George Dunbar FRSE (30 March 1774 – 6 December 1851) was a Scottish classical scholar, Professor of Greek at the University of Edinburgh, and lexicographer who authored a classical Greek dictionary.

==Biography==
George Dunbar was born on 30 March 1777 at Coldingham in Berwickshire. In early life he was a gardener, however having been permanently injured by an accident, he instead chose to study the classics.

At about the age of 30 he moved to Edinburgh, and from 1800 to 1805 worked as a tutor to the family of Lord Provost Sir William Fettes. In 1806 he was elected a Fellow of the Royal Society of Edinburgh.

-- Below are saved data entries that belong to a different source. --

[src/rtl/hss_pkg.sv]
`timescale 1ns / 1ps

package hss_pkg;

    // Default grid side and derived widths of the stencil arithmetic.
    localparam int DEFAULT_MAX_GRID = 1024;
    localparam int VALUE_W = 32;
    localparam int RATIO_W = 16;
    localparam int GRID_W = 11;
    localparam int WEIGHT_W = RATIO_W + 3;
    localparam int SUM_W = VALUE_W + 2;
    localparam int PROD_W = WEIGHT_W + VALUE_W;
    localparam int ACC_W = PROD_W + 1;
    localparam int RES_W = ACC_W - RATIO_W;

    // Configuration port.
    localparam int CFG_ADDR_W = 1;
    localparam int CFG_DATA_W = 16;
    localparam logic [CFG_ADDR_W-1:0] REG_GRID_SIZE = 1'd0;
    localparam logic [CFG_ADDR_W-1:0] REG_DIFF_RATIO = 1'd1;
    localparam logic [GRID_W-1:0] GRID_SIZE_RESET = 11'd1024;
    localparam logic [RATIO_W-1:0] RATIO_RESET = 16'd6554;

    // Queue between the front and the back.
    localparam int QUEUE_DEPTH = 4;
    localparam int QPTR_W = $clog2(QUEUE_DEPTH);
    localparam int QCNT_W = $clog2(QUEUE_DEPTH + 1);

    typedef logic signed [VALUE_W-1:0] value_t;

    // One cell update: the five stencil operands, already masked at the edges.
    typedef struct packed {
        value_t centre;
        value_t above;
        value_t left;
        value_t right;
        value_t below;
        logic   last;
    } item_t;

endpackage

In 1807, Dunbar succeeded Andrew Dalzell as Professor of Greek at the University of Edinburgh, having acted as Dalzell's assistant for many years. Dunbar held his appointment until his death on 6 December 1851.

In the 1830s his address is given as Rose Park, Edinburgh.

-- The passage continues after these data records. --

## src/rtl/hss_pkg.sv

```systemverilog
`timescale 1ns / 1ps

package hss_pkg;

    // Default grid side and derived widths of the stencil arithmetic.
    localparam int DEFAULT_MAX_GRID = 1024;
    localparam int VALUE_W = 32;
    localparam int RATIO_W = 16;
    localparam int GRID_W = 11;
    localparam int WEIGHT_W = RATIO_W + 3;
    localparam int SUM_W = VALUE_W + 2;
    localparam int PROD_W = WEIGHT_W + VALUE_W;
    localparam int ACC_W = PROD_W + 1;
    localparam int RES_W = ACC_W - RATIO_W;

    // Configuration port.
    localparam int CFG_ADDR_W = 1;
    localparam int CFG_DATA_W = 16;
    localparam logic [CFG_ADDR_W-1:0] REG_GRID_SIZE = 1'd0;
    localparam logic [CFG_ADDR_W-1:0] REG_DIFF_RATIO = 1'd1;
    localparam logic [GRID_W-1:0] GRID_SIZE_RESET = 11'd1024;
    localparam logic [RATIO_W-1:0] RATIO_RESET = 16'd6554;

    // Queue between the front and the back.
    localparam int QUEUE_DEPTH = 4;
    localparam int QPTR_W = $clog2(QUEUE_DEPTH);
    localparam int QCNT_W = $clog2(QUEUE_DEPTH + 1);

    typedef logic signed [VALUE_W-1:0] value_t;

    // One cell update: the five stencil operands, already masked at the edges.
    typedef struct packed {
        value_t centre;
        value_t above;
        value_t left;
        value_t right;
        value_t below;
        logic   last;
    } item_t;

endpackage

```

## src/rtl/hss_back.sv

```systemverilog
`timescale 1ns / 1ps

module hss_back (
    input  logic                             clk,
    input  logic                             rst_n,
    input  logic [hss_pkg::RATIO_W-1:0]      ratio,
    input  logic                             q_valid,
    input  hss_pkg::item_t                   q_item,
    output logic                             q_pop,
    output logic                             m_axis_tvalid,
    input  logic                             m_axis_tready,
    output logic [hss_pkg::VALUE_W-1:0]      m_axis_tdata,
    output logic                             m_axis_tlast
);

    localparam int VW = hss_pkg::VALUE_W;
    localparam int XW = hss_pkg::RES_W - VW + 1;
    localparam logic signed [hss_pkg::RES_W-1:0] SAT_HI = {{XW{1'b0}}, {(VW-1){1'b1}}};
    localparam logic signed [hss_pkg::RES_W-1:0] SAT_LO = {{XW{1'b1}}, {(VW-1){1'b0}}};

    logic                                 a_valid_reg, b_valid_reg, c_valid_reg, out_valid_reg;
    logic                                 a_adv, b_adv, c_adv, out_adv;
    logic signed [hss_pkg::SUM_W-1:0]     a_sum_reg, a_sum_next;
    hss_pkg::value_t                      a_centre_reg;
    logic                                 a_last_reg, b_last_reg, c_last_reg, out_last_reg;
    logic signed [hss_pkg::WEIGHT_W-1:0]  weight;
    logic signed [hss_pkg::RATIO_W:0]     ratio_s;
    logic signed [hss_pkg::PROD_W-1:0]    b_pc_reg, b_pn_reg;
    logic signed [hss_pkg::ACC_W-1:0]     c_acc_reg, c_acc_next;
    logic signed [hss_pkg::RES_W-1:0]     res;
    logic [VW-1:0]                        out_data_reg, out_data_next;

    // Advance a stage when the one after it is empty or moving.
    assign out_adv = !out_valid_reg || m_axis_tready;
    assign c_adv = !c_valid_reg || out_adv;
    assign b_adv = !b_valid_reg || c_adv;
    assign a_adv = !a_valid_reg || b_adv;
    assign q_pop = q_valid && a_adv;

    // Neighbor sum, then center weight 1 - 4r as signed Q2.16.
    assign a_sum_next = {{2{q_item.left[VW-1]}}, q_item.left}
                      + {{2{q_item.right[VW-1]}}, q_item.right}
                      + {{2{q_item.above[VW-1]}}, q_item.above}
                      + {{2{q_item.below[VW-1]}}, q_item.below};
    assign ratio_s = {1'b0, ratio};
    assign weight = (hss_pkg::WEIGHT_W)'(1 << hss_pkg::RATIO_W)
                  - $signed({1'b0, ratio, 2'b00});

    // Sum the two products, drop the ratio fraction with floor, then saturate.
    assign c_acc_next = {b_pc_reg[hss_pkg::PROD_W-1], b_pc_reg}
                      + {b_pn_reg[hss_pkg::PROD_W-1], b_pn_reg};
    assign res = c_acc_reg[hss_pkg::ACC_W-1:hss_pkg::RATIO_W];

    always_comb
    begin
        if (res > SAT_HI)
        begin
            out_data_next = SAT_HI[VW-1:0];
        end
        else if (res < SAT_LO)
        begin
            out_data_next = SAT_LO[VW-1:0];
        end
        else
        begin
            out_data_next = res[VW-1:0];
        end
    end

    always_ff @(posedge clk or negedge rst_n)
    begin
        if (!rst_n)
        begin
            a_valid_reg <= 1'b0;
            b_valid_reg <= 1'b0;
            c_valid_reg <= 1'b0;
            out_valid_reg <= 1'b0;
        end
        else
        begin
            if (a_adv)
            begin
                a_valid_reg <= q_valid;
            end
            if (b_adv)
            begin
                b_valid_reg <= a_valid_reg;
            end
            if (c_adv)
            begin
                c_valid_reg <= b_valid_reg;
            end
            if (out_adv)
            begin
                out_valid_reg <= c_valid_reg;
            end
        end
    end

    // Payload of the arithmetic pipeline.
    always_ff @(posedge clk)
    begin
        if (a_adv)
        begin
            a_sum_reg <= a_sum_next;
            a_centre_reg <= q_item.centre;
            a_last_reg <= q_item.last;
        end
        if (b_adv)
        begin
            b_pc_reg <= hss_pkg::PROD_W'(weight) * hss_pkg::PROD_W'(a_centre_reg);
            b_pn_reg <= hss_pkg::PROD_W'(ratio_s) * hss_pkg::PROD_W'(a_sum_reg);
            b_last_reg <= a_last_reg;
        end
        if (c_adv)
        begin
            c_acc_reg <= c_acc_next;
            c_last_reg <= b_last_reg;
        end
        if (out_adv)
        begin
            out_data_reg <= out_data_next;
            out_last_reg <= c_last_reg;
        end
    end

    assign m_axis_tvalid = out_valid_reg;
    assign m_axis_tdata = out_data_reg;
    assign m_axis_tlast = out_last_reg;

endmodule

```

He died at his home Rose Park in Trinity in north Edinburgh on 6 December 1851. He is buried with his wife, Barbara Augusta Hamilton, in the western extension of Greyfriars Kirkyard on the western path. Professor Alexander Christison is buried in the same plot.

Rose Park was demolished in 1962 and replaced by a block of flats.

==Assessment==
Dunbar is remembered for his Greek-English and English-Greek lexicon (1840), on the compilation of which he spent eight years. Although now superseded, it was the best work of its kind that had appeared in the United Kingdom.